En síntesis, dijo que lamentaba lo sucedido; que una vez más «la mano negra» (textual) había actuado contra Turquía y que los responsables serían capturados. No intentó siquiera explicar las razones que podrían haber impulsado al crimen.
Seguramente Erdogan sabía que la víctima arrastraba varios juicios por «ofender la identidad turca» y que era un armenio que proclamaba su armenidad. ¿Porqué ese interés repentino de la más alta jerarquía política y constitucional del país hacia el integrante de una minoría no musulmana?
¿Fue sólo un apresuramiento que promovió desprolijidad? ¿O acaso se sabía que esto iba a suceder, pero no se respetaron los tiempos reales del proceso de comunicación para salir a opinar oficialmente? ¿O tal vez se quería que, desde el inicio, las consideraciones sobre el caso estuvieran sesgadas por la visión oficial de la existencia y el accionar de la «mano negra» y la conspiración interna e internacional contra Turquía? Este es un año de elecciones en Turquía.
El gobierno turco descontaba el homenaje que la colectividad armenia le rendiría a Dink. Sabía que serían algunos millares, fácilmente controlables, y se mostró magnánimo para proteger la manifestación. Pero no esperaba que fueran más de cien mil y que buena parte de la población, opuesta al régimen, hiciera suya la oportunidad para expresarse, mostrar la herida interna del país y hacerle perder, en pocas horas, el crédito que le había otorgado la eficacia demostrada para detener al asesino: un menor, denunciado por sus propios familiares y con un accionar tan obvio que su detención no le serviría a los agentes turcos ni para dar examen de idoneidad. Ahora, esa capacidad está puesta en duda, pues no aparecen y ni siquiera son cuestionados los instigadores del crimen. Pero están, no se ocultan, alardean con su impunidad y amenazan con hacer estallar la redacción del semanario que dirigía el periodista asesinado. Amenazan, además, a la colectividad armenia, diciéndole: «Ustedes, que se salvaron del genocidio de 1915, van a vivir ahora un verdadero genocidio». También promueven legalmente porque el Código Penal se los permite una acción contra aquellos que, a cara descubierta, portaban, durante el sepelio, los carteles que decían: «Todos somos armenios. Todos somos Hrant», acusándolos de ofender la identidad turca.
Los carteles eran llevados no sólo por armenios, sino también por turcos, kurdos, griegos y otras minorías. Los organizadores de la marcha, además de los deudos y de la colectividad armenia, convocaron bajo la denominación común de «ciudadanos originarios de Turquía» honrando a Dink como paladín de la paz, la libertad, la democracia y constructor de la fraternidad entre turcos y armenios. Se sumaron también los militantes de Birkar, una organización que promueve la unidad de los trabajadores y la fraternidad entre los pueblos.
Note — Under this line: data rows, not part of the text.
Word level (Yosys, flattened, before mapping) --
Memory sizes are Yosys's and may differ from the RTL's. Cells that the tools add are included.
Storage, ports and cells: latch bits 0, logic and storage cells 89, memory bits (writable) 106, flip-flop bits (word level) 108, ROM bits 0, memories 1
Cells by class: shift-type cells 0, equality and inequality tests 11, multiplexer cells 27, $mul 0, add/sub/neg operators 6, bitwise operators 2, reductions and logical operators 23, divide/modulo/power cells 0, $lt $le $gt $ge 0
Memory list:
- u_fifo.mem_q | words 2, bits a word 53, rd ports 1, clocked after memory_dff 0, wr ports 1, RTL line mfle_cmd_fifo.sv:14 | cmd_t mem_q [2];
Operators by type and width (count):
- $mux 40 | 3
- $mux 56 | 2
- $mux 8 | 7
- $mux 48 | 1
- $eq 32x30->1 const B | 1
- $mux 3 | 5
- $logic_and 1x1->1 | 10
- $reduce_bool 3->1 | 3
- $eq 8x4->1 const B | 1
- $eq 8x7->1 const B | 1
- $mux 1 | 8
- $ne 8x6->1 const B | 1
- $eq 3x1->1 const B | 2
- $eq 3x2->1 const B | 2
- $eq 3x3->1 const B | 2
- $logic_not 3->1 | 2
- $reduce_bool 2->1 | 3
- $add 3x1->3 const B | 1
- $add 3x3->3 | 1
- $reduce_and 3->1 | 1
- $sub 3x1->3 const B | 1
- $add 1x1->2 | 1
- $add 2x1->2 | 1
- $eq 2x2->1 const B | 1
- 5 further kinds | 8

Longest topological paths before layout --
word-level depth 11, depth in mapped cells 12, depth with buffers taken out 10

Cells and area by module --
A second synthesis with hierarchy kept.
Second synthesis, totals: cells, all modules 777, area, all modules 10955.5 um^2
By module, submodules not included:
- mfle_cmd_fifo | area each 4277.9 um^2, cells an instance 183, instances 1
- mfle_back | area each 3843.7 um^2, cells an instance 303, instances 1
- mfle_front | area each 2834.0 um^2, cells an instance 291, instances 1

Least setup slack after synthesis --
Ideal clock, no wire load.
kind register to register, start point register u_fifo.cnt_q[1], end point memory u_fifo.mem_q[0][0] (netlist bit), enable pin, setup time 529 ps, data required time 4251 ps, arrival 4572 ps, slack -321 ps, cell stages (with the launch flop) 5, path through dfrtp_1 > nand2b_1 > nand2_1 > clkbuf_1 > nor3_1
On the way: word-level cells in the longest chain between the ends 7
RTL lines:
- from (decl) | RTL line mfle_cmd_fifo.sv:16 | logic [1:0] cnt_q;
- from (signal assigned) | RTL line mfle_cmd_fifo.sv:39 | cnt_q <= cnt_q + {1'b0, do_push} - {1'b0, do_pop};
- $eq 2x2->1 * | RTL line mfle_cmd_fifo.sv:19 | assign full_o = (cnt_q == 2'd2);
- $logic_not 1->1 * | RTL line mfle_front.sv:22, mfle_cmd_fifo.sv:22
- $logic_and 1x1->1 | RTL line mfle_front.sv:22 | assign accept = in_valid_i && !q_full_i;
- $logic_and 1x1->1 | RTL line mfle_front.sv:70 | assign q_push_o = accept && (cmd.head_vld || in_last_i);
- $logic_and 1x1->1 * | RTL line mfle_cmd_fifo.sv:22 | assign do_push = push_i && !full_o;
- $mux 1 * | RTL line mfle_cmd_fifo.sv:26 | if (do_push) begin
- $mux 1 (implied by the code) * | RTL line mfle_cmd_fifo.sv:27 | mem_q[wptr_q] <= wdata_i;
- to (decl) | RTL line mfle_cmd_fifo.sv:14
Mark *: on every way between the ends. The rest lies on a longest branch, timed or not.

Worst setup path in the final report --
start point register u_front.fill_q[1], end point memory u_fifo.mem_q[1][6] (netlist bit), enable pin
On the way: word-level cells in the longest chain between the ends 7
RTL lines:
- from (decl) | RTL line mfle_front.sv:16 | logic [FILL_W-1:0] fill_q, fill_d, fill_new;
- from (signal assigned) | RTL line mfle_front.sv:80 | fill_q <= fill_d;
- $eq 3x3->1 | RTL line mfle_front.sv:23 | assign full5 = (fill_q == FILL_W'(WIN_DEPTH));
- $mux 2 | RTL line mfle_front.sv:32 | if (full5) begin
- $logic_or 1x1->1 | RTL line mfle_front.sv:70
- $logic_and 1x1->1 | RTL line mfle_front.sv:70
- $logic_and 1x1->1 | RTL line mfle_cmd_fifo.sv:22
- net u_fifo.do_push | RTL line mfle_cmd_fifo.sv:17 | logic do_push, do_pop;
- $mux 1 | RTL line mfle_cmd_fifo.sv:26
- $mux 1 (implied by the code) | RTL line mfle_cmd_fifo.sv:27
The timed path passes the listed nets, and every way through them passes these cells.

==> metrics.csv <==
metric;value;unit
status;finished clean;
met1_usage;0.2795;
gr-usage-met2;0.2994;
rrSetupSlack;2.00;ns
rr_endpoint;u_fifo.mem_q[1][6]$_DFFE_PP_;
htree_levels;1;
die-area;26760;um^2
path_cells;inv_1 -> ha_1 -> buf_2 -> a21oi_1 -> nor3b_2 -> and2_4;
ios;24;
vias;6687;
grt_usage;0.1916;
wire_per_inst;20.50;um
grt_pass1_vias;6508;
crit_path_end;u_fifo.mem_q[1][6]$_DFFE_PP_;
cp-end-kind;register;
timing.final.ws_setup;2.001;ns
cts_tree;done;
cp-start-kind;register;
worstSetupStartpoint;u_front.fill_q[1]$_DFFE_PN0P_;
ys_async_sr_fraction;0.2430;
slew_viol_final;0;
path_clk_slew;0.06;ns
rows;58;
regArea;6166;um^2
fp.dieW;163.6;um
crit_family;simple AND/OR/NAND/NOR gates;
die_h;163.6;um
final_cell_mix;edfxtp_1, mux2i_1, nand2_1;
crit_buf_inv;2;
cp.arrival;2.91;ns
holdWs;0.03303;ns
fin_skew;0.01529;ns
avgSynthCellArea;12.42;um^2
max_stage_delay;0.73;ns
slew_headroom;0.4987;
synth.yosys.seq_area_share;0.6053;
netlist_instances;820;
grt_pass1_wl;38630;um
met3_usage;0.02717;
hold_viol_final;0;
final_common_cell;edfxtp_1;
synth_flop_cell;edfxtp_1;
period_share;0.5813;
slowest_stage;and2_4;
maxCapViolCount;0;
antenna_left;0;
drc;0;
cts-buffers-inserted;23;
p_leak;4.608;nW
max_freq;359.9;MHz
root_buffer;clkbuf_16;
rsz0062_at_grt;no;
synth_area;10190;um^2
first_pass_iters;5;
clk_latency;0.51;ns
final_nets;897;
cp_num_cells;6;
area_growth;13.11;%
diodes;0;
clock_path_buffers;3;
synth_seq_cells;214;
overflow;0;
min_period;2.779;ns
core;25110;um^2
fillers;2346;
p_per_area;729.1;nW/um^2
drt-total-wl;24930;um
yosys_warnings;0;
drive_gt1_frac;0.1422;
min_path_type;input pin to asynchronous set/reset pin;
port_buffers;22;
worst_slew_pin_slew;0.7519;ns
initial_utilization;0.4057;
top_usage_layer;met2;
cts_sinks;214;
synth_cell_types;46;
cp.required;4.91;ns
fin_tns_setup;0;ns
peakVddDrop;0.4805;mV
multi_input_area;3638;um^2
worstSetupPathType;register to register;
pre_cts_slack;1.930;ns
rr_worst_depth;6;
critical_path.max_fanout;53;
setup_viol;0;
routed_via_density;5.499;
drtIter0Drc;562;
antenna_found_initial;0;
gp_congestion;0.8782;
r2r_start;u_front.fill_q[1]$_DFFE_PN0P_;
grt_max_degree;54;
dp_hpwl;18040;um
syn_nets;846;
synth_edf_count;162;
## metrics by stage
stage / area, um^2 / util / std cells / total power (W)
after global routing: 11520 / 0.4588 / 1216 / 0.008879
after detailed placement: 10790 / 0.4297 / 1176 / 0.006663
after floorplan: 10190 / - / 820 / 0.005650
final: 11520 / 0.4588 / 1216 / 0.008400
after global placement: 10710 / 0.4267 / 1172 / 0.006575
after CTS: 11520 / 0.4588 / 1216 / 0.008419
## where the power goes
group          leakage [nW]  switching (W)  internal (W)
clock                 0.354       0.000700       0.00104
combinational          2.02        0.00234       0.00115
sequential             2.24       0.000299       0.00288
==> src/rtl/imu_frame_parser_yaw_unwrap.sv <==
// Top level of the attitude sensor frame parser with yaw turn counting.
// One byte is taken per cycle on the slave stream, unless intake stalls, into a chain
// of 18 byte cells; each time the chain holds 18 bytes since the last frame, the
// cycle after the last byte checks the 0x5A 0x5A header and the running 8-bit
// checksum, and a valid frame loads the output register. Intake stalls only while a
// frame is found and the output register still holds an untaken result.
// wrap_threshold sits at APB address 0.
module imu_frame_parser_yaw_unwrap (
    input  logic         i_clk,
    input  logic         i_rst_n,
    // rx_byte[7:0]
    input  logic [7:0]   s_tdata,
    input  logic         s_tvalid,
    output logic         s_tready,
    // gyro_x[15:0] gyro_y[31:16] gyro_z[47:32] yaw[63:48] pitch[79:64]
    // roll[95:80] device_status[103:96] turns[119:104] total_yaw[151:120]
    // frame_number[167:152]
    output logic [167:0] m_tdata,
    output logic         m_tvalid,
    input  logic         m_tready,
    input  logic         psel,
    input  logic         penable,
    input  logic         pwrite,
    input  logic [imufp_pkg::APB_ADDR_W-1:0] paddr,
    input  logic [imufp_pkg::APB_DATA_W-1:0] pwdata,
    output logic [imufp_pkg::APB_DATA_W-1:0] prdata,
    output logic         pready
);
    import imufp_pkg::*;

    logic [BYTE_W-1:0] w [FRAME_LEN];
    logic [BYTE_W-1:0] r_sum;
    logic [FILL_W-1:0] r_fill;
    logic              r_chk;
    logic [WORD_W-1:0] r_threshold;
    logic              r_out_valid;
    logic [167:0]      r_out_data;

    logic [BYTE_W-1:0] n_sum;
    logic [FILL_W-1:0] n_fill;
    logic              n_chk;
    logic              accept;
    logic              can_load;
    logic              frame_ok;
    logic              fire;
    logic [WORD_W-1:0] yaw;
    t_track            track;

    // Configuration port
    assign pready = 1'b1;
    assign prdata = (paddr == REG_WRAP_THRESHOLD) ? {16'd0, r_threshold} : '0;

    always_ff @(posedge i_clk) begin
        if (!i_rst_n) begin
            r_threshold <= WRAP_THRESHOLD_RST;
        end else if (psel && penable && pwrite && pready &&
                     paddr == REG_WRAP_THRESHOLD) begin
            r_threshold <= pwdata[WORD_W-1:0];
        end
    end

    // Chain of byte cells, newest byte enters at the top
    genvar k;
    generate
        for (k = 0; k < FRAME_LEN; k++) begin : g_cell
            logic [BYTE_W-1:0] cell_in;
            if (k == FRAME_LEN - 1) begin : g_top
                assign cell_in = s_tdata;
            end else begin : g_mid
                assign cell_in = w[k+1];
            end
            imufp_cell u_cell (
                .i_clk   (i_clk),
                .i_rst_n (i_rst_n),
                .i_shift (accept),
                .i_byte  (cell_in),
                .o_byte  (w[k])
            );
        end
    endgenerate

    // Check the window that the last byte completed
    assign can_load = !r_out_valid || m_tready;
    assign frame_ok = (w[0] == SYNC_BYTE) && (w[1] == SYNC_BYTE) &&
                      (r_sum == w[FRAME_LEN-1]);
    assign fire     = r_chk && frame_ok && can_load;
    assign s_tready = !r_chk || !frame_ok || can_load;
    assign accept   = s_tvalid && s_tready;
    assign yaw      = {w[10], w[11]};

    // Running sum of bytes 0..16: drop the oldest, add the one moving down
    always_comb begin
        n_sum = accept ? (r_sum - w[0] + w[FRAME_LEN-1]) : r_sum;
    end

    // Fill count and pending check
    always_comb begin
        n_fill = r_fill;
        if (fire) begin
            n_fill = accept ? FILL_W'(1) : '0;
        end else if (accept && r_fill < FILL_W'(FRAME_LEN)) begin
            n_fill = r_fill + FILL_W'(1);
        end
        if (accept) begin
            n_chk = !fire && (r_fill >= FILL_W'(FRAME_LEN - 1));
        end else begin
            n_chk = r_chk && frame_ok && !can_load;
        end
    end

    always_ff @(posedge i_clk) begin
        if (!i_rst_n) begin
            r_sum  <= '0;
            r_fill <= '0;
            r_chk  <= 1'b0;
        end else begin
            r_sum  <= n_sum;
            r_fill <= n_fill;
            r_chk  <= n_chk;
        end
    end

    imufp_turn_tracker u_tracker (
        .i_clk       (i_clk),
        .i_rst_n     (i_rst_n),
        .i_fire      (fire),
        .i_yaw       (yaw),
        .i_threshold (r_threshold),
        .o_next      (track)
    );

    // Output register: hold until the transaction completes
    always_ff @(posedge i_clk) begin
        if (!i_rst_n) begin
            r_out_valid <= 1'b0;
        end else if (fire) begin
            r_out_valid <= 1'b1;
        end else if (m_tready) begin
            r_out_valid <= 1'b0;
        end
    end

    always_ff @(posedge i_clk) begin
        if (fire) begin
            r_out_data <= {track.frame_number, track.total_yaw, track.turns, w[16],
                           w[14], w[15], w[12], w[13], w[10], w[11],
                           w[8], w[9], w[6], w[7], w[4], w[5]};
        end
    end

    assign m_tvalid = r_out_valid;
    assign m_tdata  = r_out_data;

endmodule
Las amenazas, que, parece, son proferidas por la banda «Lobos grises», avisan a los armenios que los van a «reventar» y los tratan de «gueavur», una denominación que tiene connotaciones peyorativas y que se aplica a todos los cristianos, particularmente a los armenios, que puede identificarse, en el sentido más deleznable, con el de «cerdo», un animal que desprecian los musulmanes.
El idioma es el medio por el cual cada pueblo expresa su pensamiento y su sentir. El idioma turco es lo suficientemente rico y complejo como para que se exprese con él un premio nobel, pero dicen los que saben que es un habla particulamente flexible para la blasfemia y que posibilita una adjetivación grandilocuente, cargada de matices e intencionalidades.
Al periodista armenio se le había aplicado el artículo 301 del Código Penal, por el cual se condena todo aquello que se considera «ofensa a la identidad turca». En el lenguaje periodístico y en el habla corriente eso se convierte en «traición». Dink estaba acusado de traición; su asesino y sus instigadores actuaron, según ellos, para castigar una traición. Erdogan, a su vez, acusó al asesino de perpetrar una traición a Turquía y los primeros titulares de los diarios turcos señalaron el crimen como de traición a Turquía. La misma denominación para calificar hechos distintos. Lo que sí queda claro es que el asesinato se valoró de acuerdo al interés del Estado. Si no tuviera consecuencias negativas para el ingreso de Turquía a la Unión Europea, ¿tendría este crimen, para el gobierno turco, la trascendencia que tiene en estos momentos? ¿Sería traición?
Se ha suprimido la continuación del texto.